Predictive analytics uses many techniques from data mining, statistics, modeling, machine learning, and artificial intelligence to analyze real-time data to make predictions about the future. Predictive analytics allows organizations to become proactive, forward-looking, and help in making future decisions based upon the data instead of a hunch.

In this blog, we talk about our implementation of predicting failures of components in an engine based on the continuous collection of sensor data.

Predictive Analytics Process

Training Data

We used data from system/device logs collected from the automobile engine. The sensors built into the engine send various parameter values like device temperature, pressure, strength. Each one of these parameters has multiple states with their threshold values. When the engine runs, the parameter values may cross these threshold limits raising alerts.

Approach

The way to predict these alerts is to first predict the future values of these parameters based on the values already received. We broke down our approach into two steps-

1. Predict parameter values and generate an alert, if the predicted values go beyond the pre-defined limit.
   
2. Build a model to predict error events with error messages using predicted values from step 1, so that the user can know beforehand that an error message will come at a certain time with certain probability.

Data Preprocessing

Since the data generated from device logs was unstructured and untidy, various pre-processing techniques were used to add  structure and meaning:

• data type conversion
• removing outliers
• identifying patterns to examine errors at runtime
• finding specific commands which yield information about the state and parameter values.
• missing value treatment

Model Building & Prediction

• We predict the values of parameters for the next one hour and their states based on the already collected data and use of LSTM (Long-short term memory) model. For example, if a parameter has two states, we built models for both the states and continuously predicted the values for the next hour. 
  
  With the help of predicted parameter values and mapping predicted values with device manuals, we had the information about when a value may go beyond its threshold. Using this information we designed the system to send alerts 5 minutes before the expected alert time.
  
  
• We built a classification model for events as Error or No Error based on the predicted parameter values obtained from step one. To build the classification model we split the data into training and test sets in the ratio of 70:30. To overcome the class imbalance problem we applied an upsampling method on training data and again split that 70% data into training and test sets. The purpose of this splitting is to validate our model on both balanced and imbalanced data.
  

We tested different machine learning algorithms on both balanced and imbalanced data. Classification models used were Logistic Regression, Gradient Boosting and Random forest. Among all these algorithms performance of the Random forest model on both balanced and imbalanced test data was much better than the other two as shown below.

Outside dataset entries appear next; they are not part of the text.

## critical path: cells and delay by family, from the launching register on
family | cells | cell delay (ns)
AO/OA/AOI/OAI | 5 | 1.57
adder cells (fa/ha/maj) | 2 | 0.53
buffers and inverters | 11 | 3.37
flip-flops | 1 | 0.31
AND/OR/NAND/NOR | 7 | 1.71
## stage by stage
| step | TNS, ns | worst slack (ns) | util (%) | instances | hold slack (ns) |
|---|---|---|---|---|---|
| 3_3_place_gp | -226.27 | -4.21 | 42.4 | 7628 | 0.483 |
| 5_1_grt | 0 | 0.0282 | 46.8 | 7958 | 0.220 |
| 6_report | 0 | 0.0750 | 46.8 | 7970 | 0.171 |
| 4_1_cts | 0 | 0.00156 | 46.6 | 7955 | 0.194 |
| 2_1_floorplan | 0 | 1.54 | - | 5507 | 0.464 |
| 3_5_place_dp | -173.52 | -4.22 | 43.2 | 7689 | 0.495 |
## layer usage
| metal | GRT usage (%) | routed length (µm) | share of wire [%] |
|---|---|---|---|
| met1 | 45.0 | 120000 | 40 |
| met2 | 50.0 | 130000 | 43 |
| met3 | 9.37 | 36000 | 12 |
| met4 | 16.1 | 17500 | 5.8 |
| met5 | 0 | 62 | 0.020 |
[src/bsp_pkg.sv]
// Package for the B-spline curve point evaluator.
// Holds beat types, operation and register codes, controller states, datapath
// commands and the saturation helper. Depends on nothing.
package bsp_pkg;

  // Default sizes. The top level hands these down as parameters.
  localparam int MAX_CTRL_POINTS_DEF = 64;
  localparam int MAX_DEGREE_DEF      = 7;
  localparam int KNOT_DEPTH_DEF      = 72;

  // Operation codes of an input beat.
  localparam logic [1:0] OPC_LOAD_KNOT = 2'd0;
  localparam logic [1:0] OPC_LOAD_CTRL = 2'd1;
  localparam logic [1:0] OPC_EVAL      = 2'd2;

  // Configuration register indexes.
  localparam logic CFG_DEGREE = 1'b0;
  localparam logic CFG_LAST   = 1'b1;

  // Fixed-point constants. Basis values are Q1.30.
  localparam logic signed [31:0] BASIS_ONE  = 32'sh4000_0000;
  localparam int                 BASIS_FRAC = 30;
  localparam logic [1:0]         COORD_LAST = 2'd2;

  // Serial divider sizes: dividend magnitude below 2^63, divisor up to 2^32.
  localparam int DVD_W     = 63;
  localparam int DVS_W     = 33;
  localparam int DIV_CNT_W = 6;
  localparam logic [DIV_CNT_W-1:0] DIV_LAST_STEP = DIV_CNT_W'(DVD_W - 1);

  localparam logic signed [65:0] SAT_MAX = 66'sd2147483647;
  localparam logic signed [65:0] SAT_MIN = -66'sd2147483648;

  typedef struct packed {
    logic [1:0]         operation;
    logic [6:0]         entry_index;
    logic [31:0]        knot_value;
    logic signed [31:0] coord_x;
    logic signed [31:0] coord_y;
    logic signed [31:0] coord_z;
    logic [31:0]        param_u;
  } in_t;

  typedef struct packed {
    logic signed [31:0] point_x;
    logic signed [31:0] point_y;
    logic signed [31:0] point_z;
    logic [5:0]         span_found;
    logic               divide_fault;
  } out_t;

  // One datapath operation per cycle.
  typedef enum logic [4:0] {
    OP_NOP,
    OP_LOAD_KNOT,
    OP_LOAD_CTRL,
    OP_EVAL_START,
    OP_RD_TOP,
    OP_TOP_CHK,
    OP_SRCH_FIRST,
    OP_SRCH_STEP,
    OP_BASIS_INIT,
    OP_RD_LEFT,
    OP_RD_RIGHT,
    OP_SET_RIGHT,
    OP_MUL1,
    OP_DIV_START,
    OP_ST1,
    OP_MUL2,
    OP_ST2,
    OP_PT_INIT,
    OP_PT_RD,
    OP_PT_MUL,
    OP_PT_ACC,
    OP_FINISH
  } dp_op_t;

  typedef struct packed {
    dp_op_t op;
  } dp_cmd_t;

  typedef struct packed {
    logic top_hit;
    logic srch_done;
    logic p_zero;
    logic div_zero;
    logic div_busy;
    logic r_last;
    logic j_last;
    logic c_last;
    logic k_last;
    logic out_free;
  } dp_stat_t;

  typedef enum logic [4:0] {
    ST_IDLE,
    ST_RD_TOP,
    ST_TOP_CHK,
    ST_SRCH_FIRST,
    ST_SRCH,
    ST_BASIS_INIT,
    ST_RD_LEFT,
    ST_RD_RIGHT,
    ST_SET_RIGHT,
    ST_MUL1,
    ST_DIV1,
    ST_WAIT1,
    ST_ST1,
    ST_MUL2,
    ST_DIV2,
    ST_WAIT2,
    ST_ST2,
    ST_PT_INIT,
    ST_PT_RD,
    ST_PT_MUL,
    ST_PT_ACC,
    ST_FINISH
  } ctl_state_t;

  // Saturate a wide signed value to 32 bits.
  function automatic logic signed [31:0] sat32(input logic signed [65:0] v);
    if (v > SAT_MAX) return 32'sh7FFF_FFFF;
    if (v < SAT_MIN) return 32'sh8000_0000;
    return 32'(v);
  endfunction

endpackage
$ cat src/wgs_cfg.sv
// Configuration register file with the APB-style port and the clamped register values.
module wgs_cfg #(
  parameter int MAX_GATES       = wgs_pkg::MAX_GATES_DEF,
  parameter int MAX_FEATURES    = wgs_pkg::MAX_FEATURES_DEF,
  parameter int MAX_WINDOW_HALF = wgs_pkg::MAX_WINDOW_HALF_DEF,
  localparam int NF_W   = $clog2(MAX_FEATURES + 1),
  localparam int GCNT_W = $clog2(MAX_GATES + 1)
) (
  input  logic                           clk,
  input  logic                           rst_n,
  input  logic                           cfg_psel,
  input  logic                           cfg_penable,
  input  logic                           cfg_pwrite,
  input  logic [wgs_pkg::CFG_ADDR_W-1:0] cfg_paddr,
  input  logic [wgs_pkg::CFG_DATA_W-1:0] cfg_pwdata,
  output logic [wgs_pkg::CFG_DATA_W-1:0] cfg_prdata,
  output logic                           cfg_pready,
  output logic                           wh_eff,
  output logic [NF_W-1:0]                nf_eff,
  output logic [GCNT_W-1:0]              ng_eff
);

  logic       wh_r;
  logic [4:0] nf_r;
  logic [3:0] ng_r;
  logic       wr_en;
  logic [1:0] reg_idx;

  assign cfg_pready = 1'b1;
  assign wr_en      = cfg_psel && cfg_penable && cfg_pwrite;
  assign reg_idx    = cfg_paddr[3:2];

  always_ff @(posedge clk) begin
    if (!rst_n) begin
      wh_r <= wgs_pkg::WH_RST;
      nf_r <= wgs_pkg::NF_RST;
      ng_r <= wgs_pkg::NG_RST;
    end else if (wr_en) begin
      case (reg_idx)
        wgs_pkg::REG_WINDOW_HALF:  wh_r <= cfg_pwdata[0];
        wgs_pkg::REG_NUM_FEATURES: nf_r <= cfg_pwdata[4:0];
        wgs_pkg::REG_NUM_GATES:    ng_r <= cfg_pwdata[3:0];
        default: ;
      endcase
    end
  end

  always_comb begin
    case (reg_idx)
      wgs_pkg::REG_WINDOW_HALF:  cfg_prdata = {31'd0, wh_r};
      wgs_pkg::REG_NUM_FEATURES: cfg_prdata = {27'd0, nf_r};
      wgs_pkg::REG_NUM_GATES:    cfg_prdata = {28'd0, ng_r};
      default:                   cfg_prdata = '0;
    endcase
  end

  // Register values beyond the built sizes saturate to those sizes.
  assign wh_eff = (MAX_WINDOW_HALF == 0) ? 1'b0 : wh_r;
  assign nf_eff = NF_W'((32'(nf_r) > MAX_FEATURES) ? MAX_FEATURES : 32'(nf_r));
  assign ng_eff = GCNT_W'((32'(ng_r) > MAX_GATES) ? MAX_GATES : 32'(ng_r));

endmodule

$ cat config.mk
export PLATFORM = sky130hd
export DESIGN_NAME = wgs_cfg
export DESIGN_NICKNAME = d
export VERILOG_FILES = /design/src/wgs_pkg.sv /design/src/wgs_cfg.sv
export SDC_FILE = /design/constraint.sdc
export NUM_CORES = 1
export LEC_CHECK = 0
export BUFFER_PORTS_ARGS = -buffer_cell sky130_fd_sc_hd__buf_2
export CORE_ASPECT_RATIO = 1.1
export CORE_MARGIN = 3
export CORE_UTILIZATION = 30
export CTS_CLUSTER_SIZE = 10
export DETAILED_ROUTE_END_ITERATION = 6
export HOLD_SLACK_MARGIN = 0.15
export PLACE_DENSITY = 0.69
export SYNTH_ARGS = -nofsm -noshare
export SYNTH_HDL_FRONTEND = slang
export SYNTH_SLANG_ARGS = --single-unit
$ cat constraint.sdc
create_clock -name clk -period 0.8 [get_ports clk]
set_input_delay 0 -clock clk [delete_from_list [all_inputs] [get_ports clk]]
set_output_delay 0 -clock clk [all_outputs]
set_load 0.1 [all_outputs]
==> config.mk <==
export PLATFORM = sky130hd
export DESIGN_NAME = wgs_seq
export DESIGN_NICKNAME = d
export VERILOG_FILES = /design/src/wgs_pkg.sv /design/src/wgs_seq.sv
export SDC_FILE = /design/constraint.sdc
export NUM_CORES = 1
export LEC_CHECK = 0
export ABC_CLOCK_PERIOD_IN_PS = 3470
export BUFFER_PORTS_ARGS = -buffer_cell sky130_fd_sc_hd__buf_2
export CORE_AREA = 4 4 76 78
export DETAILED_ROUTE_END_ITERATION = 16
export DIE_AREA = 0 0 80 82
export GPL_TIMING_DRIVEN = 0
export PLACE_DENSITY = 0.88
export SYNTH_ARGS = -nofsm -noshare
export SYNTH_HDL_FRONTEND = slang
export SYNTH_SLANG_ARGS = --single-unit
export TNS_END_PERCENT = 100
==> constraint.sdc <==
create_clock -name clk -period 3.47 [get_ports clk]
set_input_delay 0.347 -clock clk [delete_from_list [all_inputs] [get_ports clk]]
set_output_delay 0.347 -clock clk [all_outputs]
set_load 0.01 [all_outputs]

As we can see from above that the class error percentage given by the Random forest model is minimum as compared to other algorithms.

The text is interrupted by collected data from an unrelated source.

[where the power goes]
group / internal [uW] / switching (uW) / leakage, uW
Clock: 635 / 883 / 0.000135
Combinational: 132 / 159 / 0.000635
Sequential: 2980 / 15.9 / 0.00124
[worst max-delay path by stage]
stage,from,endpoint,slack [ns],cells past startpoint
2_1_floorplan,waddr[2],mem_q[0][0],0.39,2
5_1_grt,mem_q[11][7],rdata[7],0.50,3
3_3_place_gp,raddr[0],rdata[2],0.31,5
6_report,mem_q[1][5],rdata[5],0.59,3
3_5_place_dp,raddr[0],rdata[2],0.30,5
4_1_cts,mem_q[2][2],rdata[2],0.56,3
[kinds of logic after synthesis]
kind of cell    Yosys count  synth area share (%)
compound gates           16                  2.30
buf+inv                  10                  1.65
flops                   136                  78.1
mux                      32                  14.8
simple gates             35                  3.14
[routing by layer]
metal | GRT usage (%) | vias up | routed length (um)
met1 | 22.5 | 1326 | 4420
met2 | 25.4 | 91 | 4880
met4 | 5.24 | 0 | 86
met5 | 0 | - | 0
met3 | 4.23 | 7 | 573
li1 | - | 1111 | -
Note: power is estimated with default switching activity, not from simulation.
===== src/rtl/bvc_pkg.sv =====
// Shared types and constants of the base64 / key-shift codec.
`timescale 1ns / 1ps

package bvc_pkg;

  typedef struct packed {
    logic [7:0] data_byte;
    logic       last_in_message;
  } in_word_t;

  typedef struct packed {
    logic [7:0] out_byte;
    logic       has_data;
    logic       end_of_message;
  } out_word_t;

  typedef enum logic [2:0] {
    CFG_MODE    = 3'd0,
    CFG_KEY_LEN = 3'd1,
    CFG_KEY_0   = 3'd2,
    CFG_KEY_1   = 3'd3,
    CFG_KEY_2   = 3'd4,
    CFG_KEY_3   = 3'd5,
    CFG_KEY_4   = 3'd6,
    CFG_KEY_5   = 3'd7
  } cfg_reg_e;

  typedef enum logic {
    MODE_ENCRYPT = 1'b0,
    MODE_DECRYPT = 1'b1
  } mode_e;

  typedef enum logic {
    OP_ENCODE = 1'b0,
    OP_DECODE = 1'b1
  } op_e;

  localparam logic [7:0] PadChar = 8'h3D;
  localparam int unsigned KeyLenW = 6;
  localparam int unsigned MaxChars = 4;

  typedef struct packed {
    op_e                        op;
    logic [MaxChars-1:0][7:0]   chars;
    logic [2:0]                 count;
    logic                       last;
  } entry_t;

endpackage


===== src/rtl/bvc_fifo.sv =====
// Small register queue between the front and the back of the codec.
`timescale 1ns / 1ps

module bvc_fifo #(
  parameter int unsigned WIDTH = 8,
  parameter int unsigned DEPTH = 4
) (
  input  logic             clk_i,
  input  logic             rst_ni,
  input  logic             wr_i,
  input  logic [WIDTH-1:0] wdata_i,
  output logic             full_o,
  input  logic             rd_i,
  output logic [WIDTH-1:0] rdata_o,
  output logic             empty_o
);

  localparam int unsigned AW = (DEPTH > 1) ? $clog2(DEPTH) : 1;
  localparam int unsigned CW = $clog2(DEPTH + 1);

  logic [WIDTH-1:0] mem_q [DEPTH];
  logic [AW-1:0]    wptr_q, wptr_d, rptr_q, rptr_d;
  logic [CW-1:0]    cnt_q, cnt_d;
  logic             do_wr, do_rd;

  assign full_o  = (cnt_q == CW'(DEPTH));
  assign empty_o = (cnt_q == '0);
  assign rdata_o = mem_q[rptr_q];
  assign do_wr   = wr_i && !full_o;
  assign do_rd   = rd_i && !empty_o;

  always_comb begin
    wptr_d = wptr_q;
    rptr_d = rptr_q;
    cnt_d  = cnt_q;
    if (do_wr) begin
      wptr_d = (wptr_q == AW'(DEPTH - 1)) ? '0 : wptr_q + AW'(1);
    end
    if (do_rd) begin
      rptr_d = (rptr_q == AW'(DEPTH - 1)) ? '0 : rptr_q + AW'(1);
    end
    if (do_wr && !do_rd) begin
      cnt_d = cnt_q + CW'(1);
    end else if (do_rd && !do_wr) begin
      cnt_d = cnt_q - CW'(1);
    end
  end

  always_ff @(posedge clk_i or negedge rst_ni) begin
    if (!rst_ni) begin
      wptr_q <= '0;
      rptr_q <= '0;
      cnt_q  <= '0;
    end else begin
      wptr_q <= wptr_d;
      rptr_q <= rptr_d;
      cnt_q  <= cnt_d;
    end
  end

  always_ff @(posedge clk_i) begin
    if (do_wr) begin
      mem_q[wptr_q] <= wdata_i;
    end
  end

endmodule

Model Deployment and Serving

We developed a test dashboard called Predictive Maintenance Tool with the following functionality:

• The user can upload the device logs manually or trigger the tool to know about when an error is going to happen based on the runtime events.

• Display the graph of predicted values for different parameter values. 

• Place to manually enter the error which happened unexpectedly and not in the device manual but resolved by service/maintenance engineer, so that they can add it for future reference.

Challenges

• Data imbalance caused the problem of less information to classify events as Error and No Error. 
• Untidy data.
• Multiple errors occurring at the same time.
• Mapping of predicted parameter values with manuals. 
• Due to fluctuation in devices at run time there is a gap in the generated value of logs.
  

Conclusion

The predictive analytics machine learning model worked well to provide alerts before the engine values went beyond thresholds avoiding expensive repair costs to the automobile owners. As machine learning models get embedded into edge devices, a combination of such locally generated predictive alerts with server-side machine learning to provide feedback loop will provide efficiency and disaster recovery in all verticals like automobiles, manufacturing, agriculture, and healthcare.